Many studies have indicated that the lung is an organ with unique regional immune characteristics. Our pilot studies found that lung infiltration of B-1 cells with natural antibody production occurred at early stage of influenza virus infection. Moreover, we identified a γδTCRhiCD3hi T cell population that predominantly produced IL-17A in influenza-infected lungs and promoted plasmacytic differentiation of B-1 cells and natural antibody production. Recently, we successfully established human tissue-resident adult stem cell-derived airway organoids for studying viral infection and immune response. Current studies on pulmonary immune response are mainly focused on the draining mediastinal lymph nodes (MedLN), but littler is known about the regional immunity in the lung tissue and local inducible bronchus-associated lymphoid tissue (iBALT). In this project, we will examine the kinetic changes and functional interactions between γδ T and B cells in the lung tissue of mice infected with influenza virus and lymphocytic choriomeningitis virus (LCMV). Moreover, we will further elucidate the cellular and molecular mechanisms by which lung microenvironment regulates regional immune characteristics and anti-viral functions of γδT cells using various research platforms including human tissue-resident adult stem cell-derived airway organoids, human patient lung biopsy, single cell sequencing, humanized mouse models, and two photon in vivo imaging technology. The proposed studies will provide new insights in understanding the characteristics of lung regional immunity, which may facilitate the development of new therapeutic strategies for infection treatment and vaccine development.

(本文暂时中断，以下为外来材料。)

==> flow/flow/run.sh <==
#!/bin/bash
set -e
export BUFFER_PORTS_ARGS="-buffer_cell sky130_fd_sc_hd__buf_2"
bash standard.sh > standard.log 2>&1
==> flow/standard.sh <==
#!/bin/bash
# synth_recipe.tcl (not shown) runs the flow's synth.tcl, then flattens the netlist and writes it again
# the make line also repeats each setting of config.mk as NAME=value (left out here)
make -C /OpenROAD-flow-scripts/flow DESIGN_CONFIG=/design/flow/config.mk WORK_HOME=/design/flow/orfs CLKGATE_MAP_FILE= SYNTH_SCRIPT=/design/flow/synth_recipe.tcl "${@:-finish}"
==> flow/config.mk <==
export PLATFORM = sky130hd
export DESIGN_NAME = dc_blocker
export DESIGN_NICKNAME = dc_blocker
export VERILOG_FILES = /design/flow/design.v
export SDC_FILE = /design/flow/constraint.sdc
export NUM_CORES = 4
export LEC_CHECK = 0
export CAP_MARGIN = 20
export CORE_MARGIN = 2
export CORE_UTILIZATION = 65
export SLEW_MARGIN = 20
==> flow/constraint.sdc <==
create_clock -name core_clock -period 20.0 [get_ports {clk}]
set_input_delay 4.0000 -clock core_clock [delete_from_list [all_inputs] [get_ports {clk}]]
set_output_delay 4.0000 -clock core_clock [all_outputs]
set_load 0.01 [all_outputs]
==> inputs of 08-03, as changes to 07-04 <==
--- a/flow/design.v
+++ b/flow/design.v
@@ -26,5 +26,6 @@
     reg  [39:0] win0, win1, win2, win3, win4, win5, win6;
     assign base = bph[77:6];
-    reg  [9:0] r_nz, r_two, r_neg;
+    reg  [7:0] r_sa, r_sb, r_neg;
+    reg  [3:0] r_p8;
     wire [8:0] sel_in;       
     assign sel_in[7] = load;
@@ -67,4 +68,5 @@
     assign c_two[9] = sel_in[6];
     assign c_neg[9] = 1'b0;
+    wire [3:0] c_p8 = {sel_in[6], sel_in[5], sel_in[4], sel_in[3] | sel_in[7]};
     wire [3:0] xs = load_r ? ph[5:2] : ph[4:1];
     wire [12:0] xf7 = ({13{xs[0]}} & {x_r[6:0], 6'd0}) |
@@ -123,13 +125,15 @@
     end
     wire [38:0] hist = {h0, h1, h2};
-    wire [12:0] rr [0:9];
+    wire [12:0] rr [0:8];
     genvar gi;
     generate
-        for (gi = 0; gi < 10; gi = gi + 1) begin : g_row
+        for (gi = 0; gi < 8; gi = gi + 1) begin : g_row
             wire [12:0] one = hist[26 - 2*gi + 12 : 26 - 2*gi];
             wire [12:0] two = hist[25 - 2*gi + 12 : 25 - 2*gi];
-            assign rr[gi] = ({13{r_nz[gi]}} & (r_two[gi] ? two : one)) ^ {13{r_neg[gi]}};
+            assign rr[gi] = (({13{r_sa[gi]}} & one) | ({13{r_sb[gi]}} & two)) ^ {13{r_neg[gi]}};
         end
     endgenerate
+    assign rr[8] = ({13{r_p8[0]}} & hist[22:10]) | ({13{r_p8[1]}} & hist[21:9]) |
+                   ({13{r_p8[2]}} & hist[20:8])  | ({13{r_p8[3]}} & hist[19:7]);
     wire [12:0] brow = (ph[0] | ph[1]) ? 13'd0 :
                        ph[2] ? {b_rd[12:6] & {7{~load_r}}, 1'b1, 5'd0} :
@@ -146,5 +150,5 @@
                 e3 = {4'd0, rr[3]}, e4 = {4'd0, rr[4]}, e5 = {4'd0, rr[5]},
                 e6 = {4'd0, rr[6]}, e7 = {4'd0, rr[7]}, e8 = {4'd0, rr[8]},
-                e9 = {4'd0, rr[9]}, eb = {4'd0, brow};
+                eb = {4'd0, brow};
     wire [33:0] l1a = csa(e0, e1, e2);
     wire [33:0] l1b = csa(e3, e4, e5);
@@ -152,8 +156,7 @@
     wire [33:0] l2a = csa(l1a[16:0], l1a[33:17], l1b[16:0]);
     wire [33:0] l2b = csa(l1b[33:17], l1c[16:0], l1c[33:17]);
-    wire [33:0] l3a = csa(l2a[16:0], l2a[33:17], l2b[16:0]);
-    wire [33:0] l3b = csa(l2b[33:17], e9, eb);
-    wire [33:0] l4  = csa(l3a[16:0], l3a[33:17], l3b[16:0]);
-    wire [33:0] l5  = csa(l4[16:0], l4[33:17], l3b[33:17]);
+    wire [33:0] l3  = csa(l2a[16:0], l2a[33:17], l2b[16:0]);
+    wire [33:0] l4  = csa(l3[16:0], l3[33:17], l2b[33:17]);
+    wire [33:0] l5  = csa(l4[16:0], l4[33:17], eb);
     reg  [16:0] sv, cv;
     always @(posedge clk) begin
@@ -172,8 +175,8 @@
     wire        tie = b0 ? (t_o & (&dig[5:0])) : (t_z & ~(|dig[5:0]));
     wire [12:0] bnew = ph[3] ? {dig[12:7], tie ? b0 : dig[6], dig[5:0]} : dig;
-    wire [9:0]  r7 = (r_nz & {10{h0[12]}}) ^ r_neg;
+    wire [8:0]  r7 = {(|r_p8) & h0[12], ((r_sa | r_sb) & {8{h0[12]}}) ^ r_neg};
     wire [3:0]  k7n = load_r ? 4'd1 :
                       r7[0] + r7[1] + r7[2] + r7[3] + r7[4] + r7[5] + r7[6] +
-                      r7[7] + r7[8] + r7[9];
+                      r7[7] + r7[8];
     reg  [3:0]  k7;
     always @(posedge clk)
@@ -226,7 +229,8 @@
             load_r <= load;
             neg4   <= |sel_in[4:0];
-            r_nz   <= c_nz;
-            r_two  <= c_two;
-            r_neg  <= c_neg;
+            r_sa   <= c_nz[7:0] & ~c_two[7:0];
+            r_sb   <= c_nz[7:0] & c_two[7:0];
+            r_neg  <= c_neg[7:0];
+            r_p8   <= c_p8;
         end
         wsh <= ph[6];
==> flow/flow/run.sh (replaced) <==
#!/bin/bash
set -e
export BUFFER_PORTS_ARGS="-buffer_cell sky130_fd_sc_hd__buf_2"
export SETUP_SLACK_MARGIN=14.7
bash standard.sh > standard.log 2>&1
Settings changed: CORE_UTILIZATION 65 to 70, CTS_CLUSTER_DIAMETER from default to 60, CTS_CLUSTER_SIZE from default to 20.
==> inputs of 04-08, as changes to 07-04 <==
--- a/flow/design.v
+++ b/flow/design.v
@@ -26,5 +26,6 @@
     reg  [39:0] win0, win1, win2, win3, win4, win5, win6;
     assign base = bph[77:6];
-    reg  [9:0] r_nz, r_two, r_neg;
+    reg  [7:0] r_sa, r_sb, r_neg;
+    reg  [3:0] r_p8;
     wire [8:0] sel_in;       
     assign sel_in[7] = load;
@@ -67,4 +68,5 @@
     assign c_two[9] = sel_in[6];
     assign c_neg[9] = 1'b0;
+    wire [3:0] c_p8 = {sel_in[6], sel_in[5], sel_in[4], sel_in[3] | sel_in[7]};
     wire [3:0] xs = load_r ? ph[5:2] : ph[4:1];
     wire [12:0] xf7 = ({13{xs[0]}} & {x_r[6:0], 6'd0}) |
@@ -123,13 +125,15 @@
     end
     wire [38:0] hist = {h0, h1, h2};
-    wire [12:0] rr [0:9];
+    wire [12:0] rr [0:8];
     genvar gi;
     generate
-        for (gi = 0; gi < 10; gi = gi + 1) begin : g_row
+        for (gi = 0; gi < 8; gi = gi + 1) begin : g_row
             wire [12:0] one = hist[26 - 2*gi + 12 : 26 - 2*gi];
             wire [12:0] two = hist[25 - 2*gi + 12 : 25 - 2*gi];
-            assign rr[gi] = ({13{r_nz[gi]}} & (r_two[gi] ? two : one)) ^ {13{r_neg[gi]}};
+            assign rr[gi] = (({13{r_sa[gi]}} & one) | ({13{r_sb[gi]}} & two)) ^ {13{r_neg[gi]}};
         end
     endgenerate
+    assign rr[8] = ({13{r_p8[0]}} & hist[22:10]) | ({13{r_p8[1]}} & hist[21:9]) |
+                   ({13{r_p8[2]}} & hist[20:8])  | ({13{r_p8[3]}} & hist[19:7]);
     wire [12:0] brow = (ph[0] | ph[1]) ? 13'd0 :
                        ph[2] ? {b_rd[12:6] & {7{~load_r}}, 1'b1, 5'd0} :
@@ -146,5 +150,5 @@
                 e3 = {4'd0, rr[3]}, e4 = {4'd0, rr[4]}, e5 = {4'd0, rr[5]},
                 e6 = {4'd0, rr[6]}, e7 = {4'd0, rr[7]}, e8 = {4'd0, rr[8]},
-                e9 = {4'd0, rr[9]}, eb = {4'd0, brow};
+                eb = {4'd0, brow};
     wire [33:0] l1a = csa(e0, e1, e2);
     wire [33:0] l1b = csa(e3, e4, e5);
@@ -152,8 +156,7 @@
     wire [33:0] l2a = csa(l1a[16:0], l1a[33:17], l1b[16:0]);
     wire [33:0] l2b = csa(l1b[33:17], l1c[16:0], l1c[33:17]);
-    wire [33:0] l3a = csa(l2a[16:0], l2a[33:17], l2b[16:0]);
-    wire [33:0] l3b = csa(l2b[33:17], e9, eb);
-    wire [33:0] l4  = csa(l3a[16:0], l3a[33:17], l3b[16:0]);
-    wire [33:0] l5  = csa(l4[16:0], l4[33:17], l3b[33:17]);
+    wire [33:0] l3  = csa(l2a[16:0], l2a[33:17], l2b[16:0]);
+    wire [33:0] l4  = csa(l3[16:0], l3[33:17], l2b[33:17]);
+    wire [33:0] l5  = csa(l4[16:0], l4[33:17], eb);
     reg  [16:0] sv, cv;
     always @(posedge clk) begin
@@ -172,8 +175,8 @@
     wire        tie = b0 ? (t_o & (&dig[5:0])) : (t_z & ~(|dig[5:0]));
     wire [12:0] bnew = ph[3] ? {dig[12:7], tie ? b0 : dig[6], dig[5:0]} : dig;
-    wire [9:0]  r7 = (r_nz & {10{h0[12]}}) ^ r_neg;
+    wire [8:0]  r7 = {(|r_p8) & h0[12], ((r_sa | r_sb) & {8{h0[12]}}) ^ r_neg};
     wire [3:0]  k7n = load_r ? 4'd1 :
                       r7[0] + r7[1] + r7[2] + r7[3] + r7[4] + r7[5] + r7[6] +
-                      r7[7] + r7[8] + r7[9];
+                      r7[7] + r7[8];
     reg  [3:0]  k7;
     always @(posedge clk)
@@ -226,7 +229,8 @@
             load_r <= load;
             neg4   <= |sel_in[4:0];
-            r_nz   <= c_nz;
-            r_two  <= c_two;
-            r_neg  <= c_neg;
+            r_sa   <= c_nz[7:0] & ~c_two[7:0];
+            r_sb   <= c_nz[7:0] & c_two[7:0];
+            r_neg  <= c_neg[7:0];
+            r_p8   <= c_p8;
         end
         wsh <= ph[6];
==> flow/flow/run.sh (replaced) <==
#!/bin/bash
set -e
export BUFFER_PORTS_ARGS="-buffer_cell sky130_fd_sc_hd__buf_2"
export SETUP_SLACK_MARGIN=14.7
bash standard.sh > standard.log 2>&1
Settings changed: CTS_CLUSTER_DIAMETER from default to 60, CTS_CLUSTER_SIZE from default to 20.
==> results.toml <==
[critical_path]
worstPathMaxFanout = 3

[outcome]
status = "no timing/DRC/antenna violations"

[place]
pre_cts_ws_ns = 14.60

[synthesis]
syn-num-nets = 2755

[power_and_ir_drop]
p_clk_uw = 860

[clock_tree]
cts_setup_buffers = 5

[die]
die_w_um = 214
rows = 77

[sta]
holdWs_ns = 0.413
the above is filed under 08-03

近年的研究提示肺脏具有独特的免疫微环境及区域反应特性。我们的前期研究首次发现B-1细胞在病毒感染早期浸润肺组织并分泌特异性中和抗体，并鉴定出具有CD3hiγδTCRhi IL-17A+ 表型的γδ T细胞参与调节B-1细胞分化和抗体分泌。近期我们成功建立了人类组织驻留成体干细胞来源的呼吸道类器官研究平台。目前对肺组织局部及诱导性支气管相关淋巴样组织中的免疫反应及其区域免疫学特性了解甚少。本项目将运用病毒感染模型、人源化小鼠、人类呼吸道类器官、病人肺组织样本，双光子成像、单细胞测序等技术平台，在分子、细胞、动物模型及临床样本等水平，系统研究肺脏微环境对γδ T细胞区域免疫特性及其对抗病毒免疫反应的调控，解析肺部免疫反应启动阶段“上皮细胞-γδ T细胞-B细胞轴”调控机理。预期研究结果将有助于阐明肺脏区域微环境对γδ T和B细胞亚群分化和功能的调控机制，对肺部病毒感染的预防及治疗具有重要意义。

近年的研究提示肺脏具有独特的免疫微环境及区域反应特性。但目前对肺组织局部及诱导性支气管相关淋巴样组织中的免疫反应及其区域免疫学特性了解甚少。先天免疫通过引发快速抗病毒反应和连接适应性免疫在宿主防御中是十分重要。本课题中，利用流感小鼠模型，我们发现病毒感染的宿主细胞释放的内源性脂质可以激活肺γδ T细胞产生白介素17A (IL-17A)，从而用于早期预防H1N1流感感染。单细胞鉴定出γδ T细胞具有独特的表型。病毒感染期间γδT 细胞通过IRF4 依赖性转录来激活 γδ T 细胞中的 IL-17A 产生。我们的研究确定了肺部免疫反应启动阶段“上皮细胞-γδT细胞-B细胞轴”调控机理。我们的研究结果将有助于阐明肺脏区域微环境对γδ T和B细胞亚群分化和功能的调控机制，对肺部病毒感染的预防及治疗具有重要意义。